The maximum number of colours capable of being displayed by a given Macintosh at the one time is determined by the video capability of that particular Macintosh. The maximum number of colours capable of being displayed on a given screen at the one time depends on settings made by the user. In a multi-monitor environment, therefore, it is possible for each screen to be set to a different pixel depth.

In more technical terms, the user's settings set the pixel depth of a particular video device. A brief review of the subject of video devices is therefore appropriate at this point.

Video Devices Revisited

As stated at Chapter 11:

  • A graphics device is anything into which QuickDraw can draw, a video device (such as a plug-in video card or a built-in video interface) is a graphics device that controls screens, QuickDraw stores information about video devices in GDevice structures, the system creates and initialises a GDevice structure for each video device found during start-up, all structures are linked together in a list called the device list, and the global variable DeviceList holds a handle to the first structure in the list.

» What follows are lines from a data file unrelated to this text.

File: config.mk
export PLATFORM = sky130hd
export DESIGN_NAME = thws_isqrt
export DESIGN_NICKNAME = d
export VERILOG_FILES = /design/src/thws_isqrt.sv
export SDC_FILE = /design/constraint.sdc
export NUM_CORES = 1
export LEC_CHECK = 0
export ABC_AREA = 1
export BUFFER_PORTS_ARGS = -buffer_cell sky130_fd_sc_hd__clkbuf_2
export CORE_MARGIN = 4
export CORE_UTILIZATION = 35
export DETAILED_ROUTE_END_ITERATION = 8
export GPL_TIMING_DRIVEN = 0
export PLACE_DENSITY = 0.49
export SYNTH_ARGS = -nofsm -noshare
export SYNTH_HDL_FRONTEND = slang
export SYNTH_SLANG_ARGS = --single-unit
File: constraint.sdc
create_clock -name clock -period 4.25 [get_ports clock]
set_input_delay 0.6375 -clock clock [delete_from_list [all_inputs] [get_ports clock]]
set_output_delay 0.6375 -clock clock [all_outputs]
set_load 0.1 [all_outputs]
==> src/sv/cnm_pkg.sv <==
package cnm_pkg;

  localparam int ACC_W      = 64;
  localparam int LIMB_W     = 32;
  localparam int HALF_SCALE = 32768;
  localparam int SCORE_W    = 16;
  localparam int ID_W       = 9;
  localparam int CFG_W      = 9;
  localparam int ENTRY_W    = 8;
  localparam int ELEM_W     = 7;
  localparam int VALUE_W    = 16;

  localparam logic OP_GALLERY = 1'b0;
  localparam logic OP_QUERY   = 1'b1;

  typedef enum logic [3:0] {
    ST_IDLE,
    ST_QRD,
    ST_QMUL,
    ST_QACC,
    ST_QSAVE,
    ST_ENTRY,
    ST_GRD,
    ST_GMUL1,
    ST_GMUL2,
    ST_GACC,
    ST_SCORE,
    ST_SWAIT,
    ST_DONE
  } cnm_state_t;

  typedef enum logic [2:0] {
    MAC_HOLD,
    MAC_CLEAR,
    MAC_MUL,
    MAC_MUL_DOT,
    MAC_SQ
  } mac_op_t;

  typedef enum logic [2:0] {
    SC_IDLE,
    SC_PROD,
    SC_DSQ,
    SC_KSQ,
    SC_KMUL,
    SC_OUT
  } sc_state_t;

  typedef struct packed {
    logic               done;
    logic [SCORE_W-1:0] score;
  } sc_result_t;

endpackage

==> src/sv/cnm_mac.sv <==
module cnm_mac
  import cnm_pkg::*;
#(
  parameter int ELEMENT_BITS = 16
) (
  input  logic                           clk,
  input  mac_op_t                        op,
  input  logic signed [ELEMENT_BITS-1:0] a,
  input  logic signed [ELEMENT_BITS-1:0] b,
  output logic        [ACC_W-1:0]        dot,
  output logic        [ACC_W-1:0]        sq
);

  logic signed [2*ELEMENT_BITS-1:0] prod;
  logic        [ACC_W-1:0]          prod_ext;

  // sign extend the product, sums wrap at the accumulator width
  assign prod_ext = ACC_W'(prod);

  always_ff @(posedge clk) begin
    case (op)
      MAC_CLEAR: begin
        dot <= '0;
        sq  <= '0;
      end
      MAC_MUL: begin
        prod <= a * b;
      end
      MAC_MUL_DOT: begin
        dot  <= dot + prod_ext;
        prod <= a * b;
      end
      MAC_SQ: begin
        sq <= sq + prod_ext;
      end
      default: ;
    endcase
  end

endmodule

==> config.mk <==
export PLATFORM = sky130hd
export DESIGN_NAME = cnm_mac
export DESIGN_NICKNAME = d
export VERILOG_FILES = /design/src/sv/cnm_pkg.sv /design/src/sv/cnm_mac.sv
export SDC_FILE = /design/constraint.sdc
export NUM_CORES = 1
export LEC_CHECK = 0
export CORE_ASPECT_RATIO = 1.5
export CORE_MARGIN = 4
export CORE_UTILIZATION = 29
export CTS_CLUSTER_DIAMETER = 100
export CTS_CLUSTER_SIZE = 24
export DETAILED_ROUTE_END_ITERATION = 16
export DONT_BUFFER_PORTS = 1
export PLACE_DENSITY = 0.52
export SYNTH_ARGS = -nofsm -noshare
export SYNTH_HDL_FRONTEND = slang
export SYNTH_SLANG_ARGS = --single-unit
export TNS_END_PERCENT = 1
==> constraint.sdc <==
create_clock -name clk -period 6 [get_ports clk]
set_clock_uncertainty 0.1 [all_clocks]
set_input_delay 0.3 -clock clk [delete_from_list [all_inputs] [get_ports clk]]
set_output_delay 0.3 -clock clk [all_outputs]
set_load 0.005 [all_outputs]
==> reports/metrics.cfg, run 1 <==
[clock_tree]
cts_made_buffers = 17
cts_max_level = 4
clk_latency_ns = 0.46
clk_path_buf_depth = 2
clockRootBuffer = clkbuf_16
cts_tree = yes
cts-resized-gates = 0
clock_sinks = 160
cts_setup_buffers = 0
clk_pin_slew_worst_paths_ns = 0.07

[global_route]
track_usage_pct = 16.0
met1_usage_pct = 17.9
overflow = 0
grt_max_degree = 62
grt_pass1_vias = 18700
use_met3_pct = 3.61
antenna_found_initial = 0
grt_pass1_wl_um = 105000
grt_util_met2_pct = 30.0
busiest_layer = met2

[drt]
viasPerCell = 4.95
dr.pass1.iters = 7
ant_nets = 0
wl_per_cell_um = 18.9
drc = 0
drt_iter0_drc = 661
num_vias = 17500
wl_um = 66800

[synthesis]
syn_nets = 3049
synthMuxAreaShare_pct = 0.225
yosysUniqueCellTypes = 83
synth.cell_area_um2 = 22800
ys.flop_type = edfxtp_1
synthXorXnorAreaFrac_pct = 5.29
yosys_register_bits = 160
synth.avg_cell_area_um2 = 8.99
yosys_warnings = 0
synthAdderAreaFrac_pct = 34.5
synth_top_family_by_area = adder cells
synth_compound_area_share_pct = 14.8
syn_inst = 2541
synthSimpleGateAreaFrac_pct = 16.8
synthArstFlopShare_pct = 0
seq_area_frac_synth_pct = 21.0
synth-edff-count = 160

[critical_path]
critPathMaxStageDelay_ns = 0.54
critPathKind = input pin to flop
critical_path.most_common_cell = fa_1
endpoint_kind = flop
crit_slowest_cell = fa_1
timing.critical_path.buf_inv = 5
cp.arrival_ns = 5.63
worstPathRequired_ns = 6.11
cp-start-kind = input pin
crit_chain = and2_1 -> fa_1 -> inv_1 -> fa_1 -> fa_1 -> inv_1 -> fa_1 -> fa_1 -> inv_1 -> fa_1 -> inv_1 -> ha_1 -> buf_4 -> a21oi_1 -> o21ai_0 -> a21oi_1 -> o31a_1 -> o21ai_1 -> o41a_1 -> a21o_1 -> a21oi_1 -> xnor2_1
cp_max_fo = 16
path_delay_family = adder cells

[layout]
final_layout_size_suffix_gt1_share_pct = 4.04
fin_nets = 3022
n_fill_cell = 8180
area_growth_pct = 8.07
stdcell_count = 3542
final_common_cell = inv_1
diodes = 0
final_cell_mix = 346 x inv_1, 262 x fa_1, 259 x nand2_1

[place]
port_buffers = 0
routabilityCongestion = 0.865
detailed_place_hpwl_um = 55300
dp_slack_ns = -0.0618
dp.cells = 3509

[min_path]
hold_path.class = input pin to flop

[timing]
fmax_mhz = 181
setup_viol = 0
finalWorstSetupSlack_ns = 0.478
max_slew_margin_pct = 22.9
rsz0062_at_grt = false
worstMarginPinSlew_ns = 1.15
min_period_ns = 5.52
drv_slew = 0
final.setup.tns_ns = 0
finalCritPeriodShare_pct = 92.0
fin_hold_ws_ns = 0.0550
finalHoldViolCount = 0

[floorplan]
initial_core_util_pct = 29.4
core_area_um2 = 77700
ioPinCount = 164
num_rows = 125
fp.dieArea_um2 = 83400
die_w_um = 237
die_h_um = 352

[flow_run]
cap_violations = 0

[status]
status = complete, no violations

  • At any given time, one, and only one, graphics device is the current device, that is, the one in which the drawing is taking place. A handle to the current device's GDevice structure is placed in the global variable TheGDevice.

    The current device is sometimes referred to as the active device.

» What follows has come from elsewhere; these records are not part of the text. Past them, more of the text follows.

==> src/design/psl_mac.sv <==
// shared multiply-accumulate unit of the pot smoother
// depends on psl_pkg for widths, rounding constant and the control struct
module psl_mac (
	input  logic                             clk,
	input  psl_pkg::mac_ctl_t                ctl,
	input  logic [psl_pkg::MAC_A_W-1:0]      op_a,
	input  logic [psl_pkg::VAL_W-1:0]        op_b,
	output logic [psl_pkg::MAC_ACC_W-1:0]    acc
);
	import psl_pkg::*;

	logic [MAC_ACC_W-1:0] acc_q;
	logic [MAC_ACC_W-1:0] prod;
	logic [MAC_ACC_W-1:0] base;

	assign prod = MAC_ACC_W'(op_a) * MAC_ACC_W'(op_b);
	// clear seeds the accumulator with the rounding half
	assign base = ctl.clr ? ROUND_HALF : acc_q;

	always_ff @(posedge clk) begin
		if (ctl.en) begin
			acc_q <= base + prod;
		end
	end

	assign acc = acc_q;

endmodule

By default, the GDevice structure corresponding to the first video device found at start up is marked as the (initial) current device, and all other graphics devices in the list are initially marked as inactive. When the user moves a window to, or creates a window on, another screen, and your application draws into that window, QuickDraw automatically makes the video device for that screen the current device and stores that information in TheGDevice. As QuickDraw draws across a user's video devices, it keeps switching to the GDevice structure for the video device on which it is actively drawing.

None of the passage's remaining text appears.